Explainability#

Counterfactual explanations#

wildboar can explain predictions of nearest neighbors classifiers and shapelet forest classifiers using counterfactual samples. In this scenario, counterfactuals are samples that are transformed such that the labeling of the sample changes. For instance, we might want to explain what changes are required to transforms a sample labeled as abnormal to normal. In this scenario, the normal sample would be the counterfactual sample.

In wildboar, counterfactual explainers are in the module wildboar.explain.counterfactual. The easiest way to generate counterfactuals is to use the function counterfactuals:

from wildboar.explain.counterfactual import counterfactual

Note

Currently, the classifiers that supports counterfactual explanations are ShapeletForestClassifier and KNearestNeighborsClassifier from wildboar and scikit-learn respectively. Model agnostic counterfactual explanations can be provided for other estimators.

To have more control over the generation of counterfactual samples, the classes KNeighborsCounterfactual and ShapeletForestCounterfactuals can be used.
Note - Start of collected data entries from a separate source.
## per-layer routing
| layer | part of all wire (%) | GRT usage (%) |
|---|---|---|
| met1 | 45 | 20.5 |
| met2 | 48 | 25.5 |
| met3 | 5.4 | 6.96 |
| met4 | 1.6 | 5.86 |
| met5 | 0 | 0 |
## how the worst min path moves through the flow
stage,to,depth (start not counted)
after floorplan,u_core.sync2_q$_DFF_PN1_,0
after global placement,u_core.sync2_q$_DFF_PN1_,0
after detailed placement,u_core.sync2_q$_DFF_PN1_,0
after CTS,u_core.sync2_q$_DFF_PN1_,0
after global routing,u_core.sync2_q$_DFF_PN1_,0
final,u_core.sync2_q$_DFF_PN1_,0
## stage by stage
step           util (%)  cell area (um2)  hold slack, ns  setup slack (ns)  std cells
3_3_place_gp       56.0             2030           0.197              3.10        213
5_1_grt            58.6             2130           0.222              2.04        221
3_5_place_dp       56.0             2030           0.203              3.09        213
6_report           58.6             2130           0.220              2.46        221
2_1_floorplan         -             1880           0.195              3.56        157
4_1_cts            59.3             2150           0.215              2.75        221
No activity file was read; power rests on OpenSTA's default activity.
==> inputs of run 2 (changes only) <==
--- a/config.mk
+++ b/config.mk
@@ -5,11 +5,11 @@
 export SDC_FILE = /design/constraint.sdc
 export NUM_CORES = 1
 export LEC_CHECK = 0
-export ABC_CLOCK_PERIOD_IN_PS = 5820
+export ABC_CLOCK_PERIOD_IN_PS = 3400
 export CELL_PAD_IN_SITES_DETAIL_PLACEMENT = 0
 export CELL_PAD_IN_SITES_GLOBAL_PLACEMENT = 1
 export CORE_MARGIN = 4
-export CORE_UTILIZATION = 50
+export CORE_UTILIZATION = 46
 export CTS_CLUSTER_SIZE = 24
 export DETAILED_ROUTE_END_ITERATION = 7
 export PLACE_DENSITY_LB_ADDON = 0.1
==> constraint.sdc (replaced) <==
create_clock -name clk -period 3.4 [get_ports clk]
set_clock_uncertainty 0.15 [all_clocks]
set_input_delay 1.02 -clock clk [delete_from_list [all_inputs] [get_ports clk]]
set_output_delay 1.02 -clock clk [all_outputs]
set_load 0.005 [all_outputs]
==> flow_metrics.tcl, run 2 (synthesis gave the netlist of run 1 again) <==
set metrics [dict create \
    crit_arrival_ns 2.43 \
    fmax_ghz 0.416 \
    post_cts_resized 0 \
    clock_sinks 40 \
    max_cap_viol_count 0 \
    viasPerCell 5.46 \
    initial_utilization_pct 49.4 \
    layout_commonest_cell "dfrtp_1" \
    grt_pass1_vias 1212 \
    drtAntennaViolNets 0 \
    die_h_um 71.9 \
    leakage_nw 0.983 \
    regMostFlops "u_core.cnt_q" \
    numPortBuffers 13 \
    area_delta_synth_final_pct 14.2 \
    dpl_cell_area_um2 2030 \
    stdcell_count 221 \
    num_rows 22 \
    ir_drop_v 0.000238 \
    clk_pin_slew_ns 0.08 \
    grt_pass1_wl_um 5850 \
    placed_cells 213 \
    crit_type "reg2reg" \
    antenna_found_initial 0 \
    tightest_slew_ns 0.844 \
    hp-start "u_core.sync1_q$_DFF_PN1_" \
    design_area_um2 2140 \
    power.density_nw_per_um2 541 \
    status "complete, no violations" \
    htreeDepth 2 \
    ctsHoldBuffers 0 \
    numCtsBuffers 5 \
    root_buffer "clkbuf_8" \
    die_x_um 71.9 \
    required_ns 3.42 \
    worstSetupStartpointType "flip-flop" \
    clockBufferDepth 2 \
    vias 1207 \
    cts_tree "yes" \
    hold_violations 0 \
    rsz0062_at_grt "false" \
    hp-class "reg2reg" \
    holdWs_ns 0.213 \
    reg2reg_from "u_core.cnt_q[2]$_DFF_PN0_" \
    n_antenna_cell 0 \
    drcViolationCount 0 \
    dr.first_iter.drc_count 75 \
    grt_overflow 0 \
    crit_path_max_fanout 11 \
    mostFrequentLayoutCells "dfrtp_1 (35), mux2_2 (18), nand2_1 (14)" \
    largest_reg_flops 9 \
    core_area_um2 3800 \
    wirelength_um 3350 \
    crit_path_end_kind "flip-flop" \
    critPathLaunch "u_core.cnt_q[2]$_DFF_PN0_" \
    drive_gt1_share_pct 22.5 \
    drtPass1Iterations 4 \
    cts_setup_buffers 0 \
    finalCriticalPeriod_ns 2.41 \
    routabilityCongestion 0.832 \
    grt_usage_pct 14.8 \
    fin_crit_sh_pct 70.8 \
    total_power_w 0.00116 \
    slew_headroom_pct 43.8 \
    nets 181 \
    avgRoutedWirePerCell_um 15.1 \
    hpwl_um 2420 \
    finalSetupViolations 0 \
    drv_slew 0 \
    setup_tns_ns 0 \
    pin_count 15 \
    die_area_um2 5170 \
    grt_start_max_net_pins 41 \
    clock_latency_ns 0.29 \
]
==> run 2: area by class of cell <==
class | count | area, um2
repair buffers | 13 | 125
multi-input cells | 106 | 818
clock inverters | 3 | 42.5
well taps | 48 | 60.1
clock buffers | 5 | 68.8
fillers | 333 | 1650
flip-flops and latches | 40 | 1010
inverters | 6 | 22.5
### config.mk
export PLATFORM = sky130hd
export DESIGN_NAME = count_stream_decoder
export DESIGN_NICKNAME = d
export VERILOG_FILES = /design/src/rtl/count_stream_decoder.sv
export SDC_FILE = /design/constraint.sdc
export NUM_CORES = 1
export LEC_CHECK = 0
export CAP_MARGIN = 20
export CORE_MARGIN = 3
export CORE_UTILIZATION = 40
export DETAILED_ROUTE_END_ITERATION = 12
export PLACE_DENSITY = 0.72
export SLEW_MARGIN = 20
export SYNTH_ARGS = -nofsm -noshare
export SYNTH_HDL_FRONTEND = slang
export SYNTH_SLANG_ARGS = --single-unit
### constraint.sdc
create_clock -name clk -period 5.3 [get_ports clk]
set_input_delay 1.06 -clock clk [delete_from_list [all_inputs] [get_ports clk]]
set_output_delay 1.06 -clock clk [all_outputs]
set_load 0.005 [all_outputs]
### src/rtl/count_stream_decoder.sv
// count_stream_decoder: receive side of a loadable up/down counter link.
// Watches the count bus, infers whether each new value came from an increment,
// a decrement or a load, emits one registered event per classified sample and
// keeps saturating statistics.
//
// Ports:
//   clk          clock, rising edge
//   rst          synchronous active-low reset
//   in_valid_i   count_in_i carries a new sample
//   count_in_i   observed counter value
//   clr_i        synchronous clear of statistics and run length
//   evt_valid_o  one-cycle event strobe
//   evt_type_o   01 UP, 10 DOWN, 11 LOAD (00 only before the first event)
//   evt_data_o   sample that produced the event
//   up_cnt_o     saturating UP count
//   down_cnt_o   saturating DOWN count
//   load_cnt_o   saturating LOAD count
//   run_len_o    consecutive same-direction steps, saturating
//   synced_o     a reference sample has been captured
module count_stream_decoder #(
  parameter int unsigned W  = 8,
  parameter int unsigned CW = 16
) (
  input  logic          clk,
  input  logic          rst,
  input  logic          in_valid_i,
  input  logic [W-1:0]  count_in_i,
  input  logic          clr_i,
  output logic          evt_valid_o,
  output logic [1:0]    evt_type_o,
  output logic [W-1:0]  evt_data_o,
  output logic [CW-1:0] up_cnt_o,
  output logic [CW-1:0] down_cnt_o,
  output logic [CW-1:0] load_cnt_o,
  output logic [CW-1:0] run_len_o,
  output logic          synced_o
);

  localparam logic [1:0] TypeNone = 2'b00;
  localparam logic [1:0] TypeUp   = 2'b01;
  localparam logic [1:0] TypeDown = 2'b10;
  localparam logic [1:0] TypeLoad = 2'b11;

  typedef enum logic {StUnsync, StSync} state_e;

  state_e        state_q;
  logic [W-1:0]  last_q;
  // Direction of the previous step; TypeNone after sync, load or clear so the
  // next step restarts the run at 1.
  logic [1:0]    dir_q;
  logic          evt_valid_q;
  logic [1:0]    evt_type_q;
  logic [W-1:0]  evt_data_q;
  logic [CW-1:0] up_cnt_q, down_cnt_q, load_cnt_q, run_len_q;
  logic          synced_q;

  logic [1:0]    cls;
  logic [W-1:0]  last_inc, last_dec;

  function automatic logic [CW-1:0] sat_inc(input logic [CW-1:0] v);
    return (v == '1) ? v : v + CW'(1);
  endfunction

  // Modulo-2^W neighbours, so the wraps FF->00 and 00->FF count as steps.
  always_comb begin
    last_inc = last_q + W'(1);
    last_dec = last_q - W'(1);
    cls      = TypeLoad;
    if (count_in_i == last_inc) begin
      cls = TypeUp;
    end else if (count_in_i == last_dec) begin
      cls = TypeDown;
    end
  end

  always_ff @(posedge clk) begin
    if (!rst) begin
      state_q     <= StUnsync;
      last_q      <= '0;
      dir_q       <= TypeNone;
      evt_valid_q <= 1'b0;
      evt_type_q  <= TypeNone;
      evt_data_q  <= '0;
      up_cnt_q    <= '0;
      down_cnt_q  <= '0;
      load_cnt_q  <= '0;
      run_len_q   <= '0;
      synced_q    <= 1'b0;
    end else begin
      evt_valid_q <= 1'b0;
      unique case (state_q)
        StUnsync: begin
          if (in_valid_i) begin
            last_q   <= count_in_i;
            synced_q <= 1'b1;
            dir_q    <= TypeNone;
            state_q  <= StSync;
          end
        end
        StSync: begin
          if (in_valid_i) begin
            last_q      <= count_in_i;
            evt_valid_q <= 1'b1;
            evt_type_q  <= cls;
            evt_data_q  <= count_in_i;
            if (cls == TypeLoad) begin
              load_cnt_q <= sat_inc(load_cnt_q);
              run_len_q  <= '0;
              dir_q      <= TypeNone;
            end else begin
              if (cls == TypeUp) begin
                up_cnt_q <= sat_inc(up_cnt_q);
              end else begin
                down_cnt_q <= sat_inc(down_cnt_q);
              end
              run_len_q <= (dir_q == cls) ? sat_inc(run_len_q) : CW'(1);
              dir_q     <= cls;
            end
          end
        end
        default: state_q <= StUnsync;
      endcase
      // Clear wins over any statistic update from a coincident sample.
      if (clr_i) begin
        up_cnt_q   <= '0;
        down_cnt_q <= '0;
        load_cnt_q <= '0;
        run_len_q  <= '0;
        dir_q      <= TypeNone;
      end
    end
  end

  assign evt_valid_o = evt_valid_q;
  assign evt_type_o  = evt_type_q;
  assign evt_data_o  = evt_data_q;
  assign up_cnt_o    = up_cnt_q;
  assign down_cnt_o  = down_cnt_q;
  assign load_cnt_o  = load_cnt_q;
  assign run_len_o   = run_len_q;
  assign synced_o    = synced_q;

endmodule
Word level (Yosys, flattened, before mapping):

Cells that the tools add are included.

* register bits: 87
* output and inout bits: 76

* equality and inequality tests: 12
* bitwise logic cells: 7
* multiplexer cells: 12
* reduce and logical (&&, ||, !) cells: 9
* $add $sub $neg: 6

Operators with widths (count)
* $add A16 B1 Y16 const B: 4
* $eq A16 B16 Y1 const B: 4
* $mux W16: 3
* $eq A8 B8 Y1: 2
* $reduce_and A5 Y1: 2
* $add A8 B1 Y8 const B: 1
* $mux W2: 4
* $mux W8: 1
* $reduce_and A2 Y1: 4
* $sub A8 B1 Y8 const B: 1
* $not A1 Y1: 7
* $ne A2 B2 Y1 const B: 2
* $pmux W2 S2: 1
* $reduce_and A4 Y1: 1
* $mux W1: 3
* $ne A3 B3 Y1 const B: 1
* $reduce_and A3 Y1: 1
* $eq A2 B1 Y1 const B: 1
* $eq A2 B2 Y1: 1
* $eq A2 B2 Y1 const B: 1
* $reduce_or A2 Y1: 1

Longest topological paths before layout:

Gate-level depths: netlist of the first run.

* depth in word-level cells: 8
* gate-level depth with buffers: 13

Least setup slack after synthesis of the first run:

OpenSTA, ideal clock, no wires.

* path kind: input port to flip-flop
* from: in count_in_i[7]
* to: reg load_cnt_q[12], in the netlist load_cnt_o[12]
* required time: 5.230 ns
* library setup time: 0.070 ns
* stages: 9
* arrival: 3.028 ns
* setup slack: 2.201 ns
* path buffers: 2
* cells stage by stage: xor2_1 -> or3_1 -> nand4_1 -> nor3_2 -> or3_1 -> buf_2 -> buf_6 -> or4_1 -> a21oi_1

* longest elaborated chain between the ends: 5

RTL lines
* from (decl): RTL line 27 `input logic [W-1:0] count_in_i,`
* $eq A8 B8 Y1: RTL line 71 `end else if (count_in_i == last_dec) begin`
* $mux W1: RTL line 71
* $mux W2 *: RTL line 69 `if (count_in_i == last_inc) begin`
* $eq A2 B2 Y1 *: RTL line 106 `if (cls == TypeLoad) begin`
* $reduce_and A4 Y1 (no source line) *
* to (signal assigned): RTL line 107 `load_cnt_q <= sat_inc(load_cnt_q);`
* to (decl): RTL line 54 `logic [CW-1:0] up_cnt_q, down_cnt_q, load_cnt_q, run_len_q;`

Every way passes the cells marked *; elsewhere a longest branch is shown, timed or not.
A chain may end at the register's enable or synchronous reset.

Worst setup path in the final report of the first run:

* from: in count_in_i[4]
* to: reg down_cnt_q[7], in the netlist down_cnt_o[7]

* longest elaborated chain between the ends: 6

RTL lines
* $eq A8 B8 Y1: RTL line 71
* $mux W1: RTL line 71
* $mux W2 *: RTL line 69
* $eq A2 B1 Y1 / $eq A2 B2 Y1 (equally long branches): RTL line 111, 106
* $not A1 Y1 (no source line)
* $reduce_and A5 Y1 (no source line) *
* to (signal assigned): RTL line 114 `down_cnt_q <= sat_inc(down_cnt_q);`
* to (decl): RTL line 54

Marked as above.

==> flow_metrics.py, run 1 <==
metrics = {
    "die": {
        "die_w_um": 111.7,
        "fp.dieH_um": 111.7,
        "die_area_um2": 12470,
        "coreArea_um2": 10600,
        "ioPinCount": 88,
        "initial_core_util": 0.4215,
        "rows": 37,
    },
    "timing": {
        "rsz0062_at_grt": "no",
        "worst_pin_slew_ns": 0.9772,
        "layout_worst_path_cycle_share": 0.8066,
        "fin_skew_ns": 0.008840,
        "setup-violations-final": 0,
        "slew_violations": 0,
        "min_period_ns": 4.275,
        "fmax_mhz": 233.9,
        "tns_ns": 0,
        "hold_viol": 0,
        "slew_headroom": 0.3431,
    },
    "critical_path": {
        "crit_start": "count_in_i[4]",
        "cp_data_arrival_time_ns": 4.57,
        "slowest_delay_ns": 0.86,
        "path_cells": "clkdlybuf4s50_1 > xor2_1 > nand4_1 > o31a_1 > nor4_2 > nand3_1 > or4_1 > a21oi_1",
        "r2r_slack_ns": 1.56,
        "critical_path_class": "primary input to flip-flop",
        "rr_worst_depth": 9,
        "critPathCaptureType": "flip-flop",
        "slowest_stage": "nor4_2",
        "start_kind": "primary input",
        "critPathCapture": "down_cnt_o[7]",
        "regToRegEndpoint": "down_cnt_o[7]",
        "required_ns": 5.59,
        "r2r_start": "last_q[0]",
        "crit_fanout": 16,
    },
    "cts": {
        "cts_max_path_buffers": 2,
        "cts_buffers": 9,
        "cts.clk_slew.worst_paths_ns": 0.08,
        "tritoncts": "done",
        "post_cts_resize_count": 0,
        "hold_buffers": 0,
        "insertion_delay_ns": 0.36,
        "root_buffer": "clkbuf_8",
        "clock-sinks": 87,
        "postCtsSetupRepairBufs": 0,
        "htreeDepth": 3,
    },
    "drt": {
        "ant_nets": 0,
        "route.detailed.drc": 0,
        "drt-pass1-iter-count": 4,
        "vias": 4143,
        "drt_iter0_drc": 249,
        "wl_um": 10950,
        "via_per_inst": 5.517,
        "wl_per_cell_um": 14.59,
    },
    "power": {
        "ir_drop_mv": 0.1426,
        "p_per_area_nw_per_um2": 222.6,
        "power.static_leakage_uw": 0.001672,
    },
    "global_route": {
        "track_usage": 0.1735,
        "overflow": 0,
        "grt_first_pass_wirelength_um": 18460,
        "grt_pass1_vias": 3913,
        "antenna_found_initial": 0,
        "grt_max_degree": 30,
    },
    "synthesis": {
        "synth_ff_type": "dfxtp_1",
        "yosysUniqueCellTypes": 55,
        "ys_ff_latch": 87,
        "syn-num-nets": 560,
        "yosysWarnings": 0,
        "ys_top_cells_by_area": "dfxtp_1 39%, xnor2_1 5.1%, nand2_1 4.4%",
        "ys_top_cells_by_count": "87 x dfxtp_1, 52 x nand2_1, 44 x nor2_1, 38 x a21oi_1, 26 x xnor2_1",
        "synth_seq_area_share": 0.3898,
        "synth_top_area_frac": 0.3898,
        "syn_inst": 542,
        "syn_avg_cell_area_um2": 8.244,
        "yosysMostFrequentCell": "dfxtp_1",
        "synth_area_um2": 4468,
        "synth_edf_count": 0,
        "synth_top_cell_by_area": "dfxtp_1",
        "synthArstFlopShare": 0,
    },
    "place": {
        "finalWeightedCongestion": 0.9042,
        "port_buffers": 87,
        "hpwlAfterDp_um": 7713,
    },
    "run": {
        "drv_cap": 0,
    },
    "min_path": {
        "worstHoldPathCells": 2,
        "min_path_type": "flip-flop to flip-flop",
    },
    "cells_and_area": {
        "final_core_util": 0.5260,
        "finalNetCount": 628,
        "areaGrowthSynthToFinish_pct": 24.81,
        "drive_gt1_frac": 0.04553,
        "insertedDiodeCount": 0,
    },
    "run_status": {
        "run_status": "finished, final reports clean",
    },
}
## worst min path at each step
stage                    endpoint  slack (ns)          start
floorplan           evt_data_o[0]        0.46  evt_data_o[0]
global placement    evt_data_o[0]        0.46  evt_data_o[0]
detailed placement       synced_o        0.46       synced_o
CTS                 evt_data_o[2]        0.48  evt_data_o[2]
global route        evt_data_o[7]        0.51  evt_data_o[7]
finish              evt_data_o[2]        0.47  evt_data_o[2]
## report_power, final
group / total [uW] / internal [uW] / switching, uW
Sequential: 673 / 662 / 11.2
Clock: 475 / 230 / 244
Combinational: 93.9 / 41.5 / 52.4
## state kept, by name (all words and copies together), names as in the netlist
name         cells
evt_type_o       2
load_cnt_o      16
down_cnt_o      16
state_q          1
up_cnt_o        16
evt_valid_o      1
dir_q            2
synced_o         1
last_q           8
evt_data_o       8
run_len_o       16
## critical path: cells and delay by family
family          cells  cell delay [ns]
xor+xnor            1             0.32
simple gates        4             2.34
buf+inv             1             0.55
compound gates      2             0.29
## cells by family after synthesis
| group | after synthesis | share of synthesized area |
|---|---|---|
| AND/OR/NAND/NOR | 247 | 0.2966 |
| AO/OA/AOI/OAI | 101 | 0.1453 |
| flip-flops | 87 | 0.3898 |
| buffers and inverters | 51 | 0.04985 |
| XOR/XNOR | 37 | 0.07253 |
| multiplexers | 13 | 0.02912 |
| adder cells (fa/ha/maj) | 6 | 0.01680 |
## through the flow
step / worst slack [ns] / cell area (um2) / total power (uW) / hold WS (ns) / std cells
floorplan: 2.201 / 4468 / 749.3 / 0.4600 / 542
global placement: 0.8764 / 5375 / 780.6 / 0.4571 / 735
detailed placement: 0.7270 / 5375 / 781.5 / 0.4551 / 735
CTS: 1.058 / 5574 / 1252 / 0.4787 / 751
global route: 0.8301 / 5577 / 1298 / 0.5084 / 751
finish: 1.025 / 5577 / 1242 / 0.4732 / 751
## cells in the final DEF (no fill, tap or decap), types with 2 or more instances in the layout
cell             netlist  layout
a211o_1                2       2
a21boi_0               8       8
a21o_1                 2       2
a21oi_1               38      38
a31oi_1                2       2
and2_1                 7       7
and3_1                 5       5
and4_1                 6       6
buf_4                  1       2
clkbuf_8               0      10
clkdlybuf4s50_1        0      87
clkinvlp_4             0       3
dfxtp_1               87      87
ha_1                   6       6
inv_1                 19      19
mux2i_1               13      13
nand2_1               52      52
nand2b_1               7       6
nand3_1               24      24
nand4_1               18      18
nor2_1                44      43
nor2b_1               12      12
nor3_1                19      19
nor4_1                11      11
nor4_2                 2       2
o211ai_1               2       2
o21a_1                 2       2
o21ai_0               15      15
o221a_2                2       2
o31ai_1               16      16
o41ai_1                2       2
or2_2                  2       2
or3_1                 11      11
or4_1                 19      19
xnor2_1               26      26
xor2_1                11      11
## layout make-up
| class | count | area, um2 |
|---|---|---|
| fillers | 1045 | 5025 |
| multi-input cells | 404 | 2509 |
| flip-flops and latches | 87 | 1742 |
| repair buffers | 89 | 885.9 |
| well taps | 136 | 170.2 |
| clock buffers | 11 | 141.4 |
| inverters | 19 | 71.32 |
| clock inverters | 5 | 57.56 |
## routing by layer
layer	track usage	wire length, um	up-vias	share of wire
met5	0	0	-	0
met1	0.2247	5119	1941	0.47
li1	-	-	2084	-
met3	0.03804	556	12	0.051
met2	0.2866	5111	106	0.47
met4	0.05839	167	0	0.015
No activity file was read; power rests on OpenSTA's default activity.
==> run 2, diff against run 1 <==
clock period = 4.15 ns   (was 5.3 ns; I/O delays follow)
==> run 2 against run 1 <==
First-iteration DRC count rose by 16%; worst hold slack got worse by 0.0077 ns; final area rose by 0.65%; critical endpoint is now up_cnt_o[13]; clock power rose by 25%; clock skew fell by 0.0024 ns; cell count rose by 0.80%; combinational power rose by 32%.
==> flow_metrics.py, run 2 (synthesized netlist as in run 1, its figures left out) <==
metrics = {
    "run_status": {
        "run_status": "finished, final reports clean",
    },
    "cts": {
        "htreeDepth": 3,
        "hold_buffers": 0,
        "root_buffer": "clkbuf_8",
        "cts_buffers": 9,
        "postCtsSetupRepairBufs": 0,
        "clock-sinks": 87,
        "post_cts_resize_count": 0,
        "tritoncts": "done",
        "cts.clk_slew.worst_paths_ns": 0.08,
        "cts_max_path_buffers": 2,
        "insertion_delay_ns": 0.35,
    },
    "power": {
        "p_per_area_nw_per_um2": 281.0,
        "power.static_leakage_uw": 0.001709,
        "ir_drop_mv": 0.1583,
    },
    "critical_path": {
        "path_cells": "clkdlybuf4s50_1 > nand4b_1 > a211oi_1 > nand4_1 > or4_1 > nor4b_1 > xnor2_1 > nor2_1",
        "required_ns": 4.38,
        "slowest_delay_ns": 0.81,
        "cp_data_arrival_time_ns": 3.55,
        "crit_fanout": 18,
        "critPathCaptureType": "flip-flop",
        "critical_path_class": "primary input to flip-flop",
        "slowest_stage": "or4_1",
        "critPathTopFamily": "simple AND/OR/NAND/NOR gates",
        "crit_buf_inv": 1,
        "start_kind": "primary input",
    },
    "global_route": {
        "track_usage": 0.1760,
        "antenna_found_initial": 0,
        "grt_pass1_vias": 3990,
        "grt_max_degree": 48,
        "grt_first_pass_wirelength_um": 18620,
        "overflow": 0,
    },
    "die": {
        "fp.dieH_um": 111.7,
        "initial_core_util": 0.4215,
        "die_area_um2": 12470,
        "coreArea_um2": 10600,
        "ioPinCount": 88,
        "die_w_um": 111.7,
        "rows": 37,
    },
    "drt": {
        "wl_per_cell_um": 14.75,
        "wl_um": 11170,
        "via_per_inst": 5.567,
        "vias": 4214,
        "drt-pass1-iter-count": 4,
        "met3WireLength_um": 567,
        "top_layer_used": "met4",
        "dr_wl_met2_um": 5220,
        "ant_nets": 0,
        "drt_iter0_drc": 289,
        "wl_met1_um": 5232,
        "route.detailed.drc": 0,
    },
    "timing": {
        "rsz0062_at_grt": "no",
        "layout_worst_path_cycle_share": 0.8003,
        "worst_pin_slew_ns": 0.7575,
        "fin_skew_ns": 0.006476,
        "fmax_mhz": 301.1,
        "hold_viol": 0,
        "setup-violations-final": 0,
        "slew_violations": 0,
        "slew_headroom": 0.4940,
        "tns_ns": 0,
        "min_period_ns": 3.321,
    },
    "place": {
        "finalWeightedCongestion": 0.8686,
        "port_buffers": 87,
        "place_area_um2": 5420,
        "hpwlAfterDp_um": 7760,
    },
    "cells_and_area": {
        "areaGrowthSynthToFinish_pct": 25.62,
        "drive_gt1_frac": 0.05314,
        "mostFrequentLayoutCells": "87 x dfxtp_1, 87 x clkdlybuf4s50_1, 52 x nand2_1",
        "fin_area_um2": 5613,
        "final_core_util": 0.5294,
        "finalNetCount": 634,
        "insertedDiodeCount": 0,
    },
    "run": {
        "drv_cap": 0,
    },
    "min_path": {
        "min_path_type": "flip-flop to flip-flop",
    },
}
## run 2: changes by cell type in the layout (fill, tap and decap cells not counted)
cell,delta
buf_4,+6
clkinvlp_4,-3
clkinv_2,+2
clkbuf_1,+1
## run 2: routing by layer
| layer | up-vias | GRT usage |
|---|---|---|
| met5 | - | 0 |
| met4 | 0 | 0.07543 |
| met3 | 14 | 0.04076 |
| met2 | 114 | 0.2894 |
| met1 | 1989 | 0.2210 |
| li1 | 2097 | - |
## run 2: tightest hold or removal path, delay by kind of cell, from the launching register on
family | cells | cell delay, ns
flops | 1 | 0.31
compound gates | 1 | 0.06
simple gates | 1 | 0.04
## run 2: path summary, 6_finish.rpt
kind | start | endpoint | slack [ns] | cells past startpoint
worst max-delay path | count_in_i[2] | up_cnt_o[13] | 0.83 | 8
worst min-delay path | evt_data_o[4] | evt_data_o[4] | 0.47 | 2
worst max register to register | last_q[0] | up_cnt_o[13] | 1.09 | 9
worst min register to register | evt_data_o[4] | evt_data_o[4] | 0.47 | 2
## run 2: report_power, final
part / internal, uW / switching [uW]
registers: 845 / 14.6
logic: 55.8 / 68.3
clock network: 293 / 301
## run 2: through the flow
step | hold slack [ns] | total power [uW] | instances | setup WS, ns
finish | 0.4656 | 1577 | 757 | 0.8289
global route | 0.4992 | 1640 | 757 | 0.6690
CTS | 0.4671 | 1593 | 757 | 0.8545
global placement | 0.4503 | 1001 | 741 | 0.5587
detailed placement | 0.4568 | 1002 | 741 | 0.4663
floorplan | 0.4600 | 956.9 | 542 | 1.281
## run 2: cell type report
cell class | instances | area (um2)
clock buffers | 12 | 145.1
clock inverters | 4 | 45.04
fillers | 1007 | 4989
inverters | 19 | 71.32
multi-input cells | 404 | 2509
flip-flops and latches | 87 | 1742
well taps | 136 | 170.2
repair buffers | 95 | 930.9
They implement the interface of BaseCounterfactuals which exposes two methods fit(estimator) and transform(x, y), where the former fits a counterfactual explainer to an estimator and the latter transform the i:th sample of x to a sample labeled as the i:th label in y.

>>> from wildboar.explain.counterfactual import KNeighborsCounterfactuals
>>> from sklearn.neighbors import KNeighborsClassifier
>>> clf = KNeighborsClassifier(n_neighbors=5, metric='euclidean')
>>> clf.fit(x_train, y_train)
>>> c = KNeighborsCounterfactuals()
>>> c.fit(clf)
>>> counterfactual, success = c.transform(x_test, y_desired)
>>> counterfactual[success] # only successful transformations

Warning

KNeighborsCounterfactuals only supports KNeighborsClassifier fit with the Euclidean distance.

Example#

In the following example, we explain the a nearest neighbors classifier and a shapelet forest classifier for the datasets TwoLeadECG and explaining samples classified as 2.0 if they instead where classified as 1.0 (in the legend denoted as abnormal and normal respectively).

import numpy as np
from sklearn.neighbors import KNeighborsClassifier
from sklearn.model_selection import train_test_split
from wildboar.datasets import load_two_lead_ecg
from wildboar.ensemble import ShapeletForestClassifier
from wildboar.explain.counterfactual import counterfactuals

x, y = load_two_lead_ecg()
x_train, x_test, y_train, y_test = train_test_split(x, y, test_size=0.1, random_state=123)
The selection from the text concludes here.